Gagal Negosiasi, Trump Sanksi 2 Produsen Minyak Rusia

Posted on

Presiden Amerika Serikat (AS) Donald Trump mengumumkan memberi sanksi besar kepada dua produsen minyak terbesar Rusia.

Dikutip dari CNN, kekecewaan Trump terhadap Rusia meningkat dalam beberapa bulan terakhir, karena pertemuan puncak AS-Rusia di Alaska gagal menghentikan eskalasi kekerasan di Ukraina. Ia bahkan mengubah posisi serangan Ukraina jauh di dalam wilayah Rusia.

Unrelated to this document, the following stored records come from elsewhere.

## src/rtl/mem_bus_arbiter_if.sv

```systemverilog
// Signal bundle between two bus masters, the arbiter and a synchronous memory.
// The arbiter uses the slave modport; the environment driving masters and memory uses master.
interface mem_bus_arbiter_if;
  logic        m0_req;
  logic        m1_req;
  logic [31:0] m0_addr;
  logic [31:0] m1_addr;
  logic [31:0] m0_wdata;
  logic [31:0] m1_wdata;
  logic [3:0]  m0_byte_en;
  logic [3:0]  m1_byte_en;
  logic        m0_we;
  logic        m1_we;
  logic        m0_gnt;
  logic        m1_gnt;
  logic        m0_rvalid;
  logic        m1_rvalid;
  logic [31:0] m0_rdata;
  logic [31:0] m1_rdata;
  logic [31:0] bus_addr;
  logic [31:0] bus_data_i;
  logic [3:0]  bus_data_en;
  logic        bus_write_en;
  logic [31:0] bus_data_o;

  modport slave (
    input  m0_req, m1_req, m0_addr, m1_addr, m0_wdata, m1_wdata,
    input  m0_byte_en, m1_byte_en, m0_we, m1_we, bus_data_o,
    output m0_gnt, m1_gnt, m0_rvalid, m1_rvalid, m0_rdata, m1_rdata,
    output bus_addr, bus_data_i, bus_data_en, bus_write_en
  );

  modport master (
    output m0_req, m1_req, m0_addr, m1_addr, m0_wdata, m1_wdata,
    output m0_byte_en, m1_byte_en, m0_we, m1_we, bus_data_o,
    input  m0_gnt, m1_gnt, m0_rvalid, m1_rvalid, m0_rdata, m1_rdata,
    input  bus_addr, bus_data_i, bus_data_en, bus_write_en
  );
endinterface

```

## src/rtl/mem_bus_arbiter.sv

```systemverilog
// Two-master arbiter onto a synchronous memory bus with tagged read-return routing.
// Define MEM_ARB_ROUND_ROBIN_EN for round-robin contention; otherwise port 0 has fixed priority.
module mem_bus_arbiter #(
  parameter int READ_LATENCY = 1
) (
  input logic              clk,
  input logic              rst_n,
  mem_bus_arbiter_if.slave mif
);

  // Only latencies of 1 and 2 are meaningful; anything else behaves as 1.
  localparam int DEPTH = (READ_LATENCY == 2) ? 2 : 1;

  logic       gnt_valid_s;
  logic       gnt_port_s;
  logic       contend_port_s;
  logic       read_s;
  logic [1:0] tag_push_s;
  // Tags are kept one-hot {m1, m0} so the last stage drives rvalid straight from flops.
  logic [1:0] tag_r [DEPTH];

`ifdef MEM_ARB_ROUND_ROBIN_EN
  logic ptr_r;

  // Priority pointer hands contention to the port that did not win last
  always_ff @(posedge clk or negedge rst_n) begin
    if (!rst_n) begin
      ptr_r <= 1'b0;
    end else if (gnt_valid_s) begin
      ptr_r <= ~gnt_port_s;
    end else begin
      ptr_r <= ptr_r;
    end
  end

  assign contend_port_s = ptr_r;
`else
  assign contend_port_s = 1'b0;
`endif

  // Arbitration: pick the winning port, nothing while reset is held
  always_comb begin
    gnt_valid_s = 1'b0;
    gnt_port_s  = 1'b0;
    if (!rst_n) begin
      gnt_valid_s = 1'b0;
      gnt_port_s  = 1'b0;
    end else begin
      case ({mif.m1_req, mif.m0_req})
        2'b01: begin
          gnt_valid_s = 1'b1;
          gnt_port_s  = 1'b0;
        end
        2'b10: begin
          gnt_valid_s = 1'b1;
          gnt_port_s  = 1'b1;
        end
        2'b11: begin
          gnt_valid_s = 1'b1;
          gnt_port_s  = contend_port_s;
        end
        default: begin
          gnt_valid_s = 1'b0;
          gnt_port_s  = 1'b0;
        end
      endcase
    end
  end

  // Grant decode, bus mux and read-tag generation
  always_comb begin
    mif.m0_gnt       = gnt_valid_s & ~gnt_port_s;
    mif.m1_gnt       = gnt_valid_s & gnt_port_s;
    mif.bus_addr     = 32'h0000_0000;
    mif.bus_data_i   = 32'h0000_0000;
    mif.bus_data_en  = 4'h0;
    mif.bus_write_en = 1'b0;
    read_s           = 1'b0;
    if (gnt_valid_s && gnt_port_s) begin
      mif.bus_addr     = mif.m1_addr;
      mif.bus_data_i   = mif.m1_wdata;
      mif.bus_data_en  = mif.m1_byte_en;
      mif.bus_write_en = mif.m1_we;
      read_s           = ~mif.m1_we;
    end else if (gnt_valid_s) begin
      mif.bus_addr     = mif.m0_addr;
      mif.bus_data_i   = mif.m0_wdata;
      mif.bus_data_en  = mif.m0_byte_en;
      mif.bus_write_en = mif.m0_we;
      read_s           = ~mif.m0_we;
    end else begin
      read_s           = 1'b0;
    end
    tag_push_s = {read_s & gnt_port_s, read_s & ~gnt_port_s};
  end

  // Read-tag shift pipeline; reset drops every read still in flight
  always_ff @(posedge clk or negedge rst_n) begin
    if (!rst_n) begin
      for (int i = 0; i < DEPTH; i++) begin
        tag_r[i] <= 2'b00;
      end
    end else begin
      tag_r[0] <= tag_push_s;
      for (int i = 1; i < DEPTH; i++) begin
        tag_r[i] <= tag_r[i-1];
      end
    end
  end

  assign mif.m0_rvalid = tag_r[DEPTH-1][0];
  assign mif.m1_rvalid = tag_r[DEPTH-1][1];
  assign mif.m0_rdata  = mif.bus_data_o;
  assign mif.m1_rdata  = mif.bus_data_o;

endmodule

```

## src/flat_wrapper.sv

```systemverilog
// flat-port wrapper written by rule: the top's interface ports become plain ports
module mem_bus_arbiter_flat 
#(
  parameter int READ_LATENCY = 1
)
  (clk, rst_n, mif_m0_req, mif_m1_req, mif_m0_addr, mif_m1_addr, mif_m0_wdata, mif_m1_wdata, mif_m0_byte_en, mif_m1_byte_en, mif_m0_we, mif_m1_we, mif_bus_data_o, mif_m0_gnt, mif_m1_gnt, mif_m0_rvalid, mif_m1_rvalid, mif_m0_rdata, mif_m1_rdata, mif_bus_addr, mif_bus_data_i, mif_bus_data_en, mif_bus_write_en);
  mem_bus_arbiter_if mif_i ();
  input logic clk;
  input logic rst_n;
  input wire logic [$bits(mif_i.m0_req)-1:0] mif_m0_req;
  input wire logic [$bits(mif_i.m1_req)-1:0] mif_m1_req;
  input wire logic [$bits(mif_i.m0_addr)-1:0] mif_m0_addr;
  input wire logic [$bits(mif_i.m1_addr)-1:0] mif_m1_addr;
  input wire logic [$bits(mif_i.m0_wdata)-1:0] mif_m0_wdata;
  input wire logic [$bits(mif_i.m1_wdata)-1:0] mif_m1_wdata;
  input wire logic [$bits(mif_i.m0_byte_en)-1:0] mif_m0_byte_en;
  input wire logic [$bits(mif_i.m1_byte_en)-1:0] mif_m1_byte_en;
  input wire logic [$bits(mif_i.m0_we)-1:0] mif_m0_we;
  input wire logic [$bits(mif_i.m1_we)-1:0] mif_m1_we;
  input wire logic [$bits(mif_i.bus_data_o)-1:0] mif_bus_data_o;
  output wire logic [$bits(mif_i.m0_gnt)-1:0] mif_m0_gnt;
  output wire logic [$bits(mif_i.m1_gnt)-1:0] mif_m1_gnt;
  output wire logic [$bits(mif_i.m0_rvalid)-1:0] mif_m0_rvalid;
  output wire logic [$bits(mif_i.m1_rvalid)-1:0] mif_m1_rvalid;
  output wire logic [$bits(mif_i.m0_rdata)-1:0] mif_m0_rdata;
  output wire logic [$bits(mif_i.m1_rdata)-1:0] mif_m1_rdata;
  output wire logic [$bits(mif_i.bus_addr)-1:0] mif_bus_addr;
  output wire logic [$bits(mif_i.bus_data_i)-1:0] mif_bus_data_i;
  output wire logic [$bits(mif_i.bus_data_en)-1:0] mif_bus_data_en;
  output wire logic [$bits(mif_i.bus_write_en)-1:0] mif_bus_write_en;
  assign mif_i.m0_req = mif_m0_req;
  assign mif_i.m1_req = mif_m1_req;
  assign mif_i.m0_addr = mif_m0_addr;
  assign mif_i.m1_addr = mif_m1_addr;
  assign mif_i.m0_wdata = mif_m0_wdata;
  assign mif_i.m1_wdata = mif_m1_wdata;
  assign mif_i.m0_byte_en = mif_m0_byte_en;
  assign mif_i.m1_byte_en = mif_m1_byte_en;
  assign mif_i.m0_we = mif_m0_we;
  assign mif_i.m1_we = mif_m1_we;
  assign mif_i.bus_data_o = mif_bus_data_o;
  assign mif_m0_gnt = mif_i.m0_gnt;
  assign mif_m1_gnt = mif_i.m1_gnt;
  assign mif_m0_rvalid = mif_i.m0_rvalid;
  assign mif_m1_rvalid = mif_i.m1_rvalid;
  assign mif_m0_rdata = mif_i.m0_rdata;
  assign mif_m1_rdata = mif_i.m1_rdata;
  assign mif_bus_addr = mif_i.bus_addr;
  assign mif_bus_data_i = mif_i.bus_data_i;
  assign mif_bus_data_en = mif_i.bus_data_en;
  assign mif_bus_write_en = mif_i.bus_write_en;
  mem_bus_arbiter #(.READ_LATENCY(READ_LATENCY)) u_core (.clk(clk), .rst_n(rst_n), .mif(mif_i));
endmodule
```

Trump juga meningkatkan penyebaran intelijen untuk membantu Ukraina menargetkan fasilitas militer dan energi milik Rusia. Namun, setelah beberapa kali ancaman Trump untuk menjatuhkan sanksi terhadap Rusia gagal.

Namun, pengumuman sanksi Trump terhadap raksasa minyak Rusia dan anak perusahaannya pada Rabu lalu mengejutkan para ahli. Akan tetapi, para ahli masih mengukur dampak sanksi tersebut terhadap Rusia.

“Hal itu sebenarnya mengejutkan karena selalu ada perbedaan antara retorika dan tindakan Trump,” kata peneliti senior di International Institute for Strategic Studies (IISS) London, Maria Shagina, dikutip dari CNN, Minggu (26/10/2025).

“Tampaknya hari ini Rusia telah bertindak berlebihan, dan kesabaran Trump mulai menipis,” tulisnya.

Menurut laporan CNN, sanksi ini menjadi yang pertama kali dilayangkan Trump kepada Rusia di luar pengenaan tarif sekunder terhadap India atas pembelian minyak. Namun, sanksi tersebut merupakan hal umum karena perusahaan-perusahaan yang terdaftar, seperti Rosneft dan Lukoil, beserta puluhan anak perusahaannya akan dibekukan di AS. Kemudian entitas-entitas AS akan dilarang berbisnis dengan perusahaan tersebut.

Akan tetapi, sebagian besar pakar sepakat menilai penargetan Rosneft dan Lukoil merupakan perubahan yang signifikan. Menurut RBC Capital Markets, kedua perusahaan ini menguasai sekitar setengah dari total ekspor minyak Rusia.

Sebelumnya, Joe Biden juga telah menindak perusahaan minyak terbesar ketiga dan keempat Rusia, yakni Gazpromneft dan Surgutneftegaz. Namun, para ahli mengatakan menilai sanksi tersebut tidak memengaruhi perusahaan tersebut karena dikhawatirkan memicu gangguan pasokan global.